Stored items
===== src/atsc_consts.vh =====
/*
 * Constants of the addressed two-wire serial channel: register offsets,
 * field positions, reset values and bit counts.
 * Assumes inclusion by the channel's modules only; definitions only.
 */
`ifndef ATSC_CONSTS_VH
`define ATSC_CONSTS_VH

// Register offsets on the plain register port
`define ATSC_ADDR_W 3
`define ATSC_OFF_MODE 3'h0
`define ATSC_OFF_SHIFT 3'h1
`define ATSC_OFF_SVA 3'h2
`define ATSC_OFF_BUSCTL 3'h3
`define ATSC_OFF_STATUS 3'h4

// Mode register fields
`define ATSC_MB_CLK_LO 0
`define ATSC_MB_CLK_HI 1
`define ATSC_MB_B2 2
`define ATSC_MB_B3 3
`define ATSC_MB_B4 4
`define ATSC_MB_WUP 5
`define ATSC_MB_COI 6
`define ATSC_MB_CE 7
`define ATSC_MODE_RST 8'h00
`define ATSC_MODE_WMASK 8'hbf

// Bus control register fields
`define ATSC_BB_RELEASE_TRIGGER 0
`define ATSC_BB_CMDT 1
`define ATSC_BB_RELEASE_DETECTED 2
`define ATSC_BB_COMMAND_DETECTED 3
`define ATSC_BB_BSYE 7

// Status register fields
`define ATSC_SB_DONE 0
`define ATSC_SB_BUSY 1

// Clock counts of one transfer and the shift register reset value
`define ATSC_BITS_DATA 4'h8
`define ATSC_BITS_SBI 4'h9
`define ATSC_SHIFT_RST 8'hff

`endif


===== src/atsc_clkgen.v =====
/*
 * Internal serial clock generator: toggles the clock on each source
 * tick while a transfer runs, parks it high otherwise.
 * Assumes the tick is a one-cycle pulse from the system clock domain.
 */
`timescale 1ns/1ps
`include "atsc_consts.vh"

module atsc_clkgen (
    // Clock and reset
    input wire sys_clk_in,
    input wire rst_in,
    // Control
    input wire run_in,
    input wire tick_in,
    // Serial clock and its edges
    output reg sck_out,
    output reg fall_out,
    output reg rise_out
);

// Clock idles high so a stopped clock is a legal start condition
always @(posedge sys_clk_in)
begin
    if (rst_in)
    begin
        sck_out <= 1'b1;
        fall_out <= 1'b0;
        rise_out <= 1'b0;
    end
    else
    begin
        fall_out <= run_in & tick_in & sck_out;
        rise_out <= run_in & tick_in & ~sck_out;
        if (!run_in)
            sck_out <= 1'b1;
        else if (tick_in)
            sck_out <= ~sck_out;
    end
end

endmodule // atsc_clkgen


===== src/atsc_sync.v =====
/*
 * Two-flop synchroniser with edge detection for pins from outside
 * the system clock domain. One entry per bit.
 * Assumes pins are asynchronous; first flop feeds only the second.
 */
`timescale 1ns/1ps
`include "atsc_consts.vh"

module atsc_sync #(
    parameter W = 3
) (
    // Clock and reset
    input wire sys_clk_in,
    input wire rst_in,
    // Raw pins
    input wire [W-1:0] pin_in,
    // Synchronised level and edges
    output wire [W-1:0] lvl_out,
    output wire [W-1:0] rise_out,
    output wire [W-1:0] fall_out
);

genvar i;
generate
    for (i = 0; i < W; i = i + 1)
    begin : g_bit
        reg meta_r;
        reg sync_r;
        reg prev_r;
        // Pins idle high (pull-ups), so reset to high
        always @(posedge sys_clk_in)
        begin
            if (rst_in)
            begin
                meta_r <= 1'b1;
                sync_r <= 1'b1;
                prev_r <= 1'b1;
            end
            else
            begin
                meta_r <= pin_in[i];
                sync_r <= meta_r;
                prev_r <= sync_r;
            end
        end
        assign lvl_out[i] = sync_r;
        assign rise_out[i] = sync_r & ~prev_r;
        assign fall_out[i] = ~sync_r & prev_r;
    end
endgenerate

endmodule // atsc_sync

» **Directions for this task**
Work out how many lines in this data contain "output". Only that number should be given.

» **Your response**
6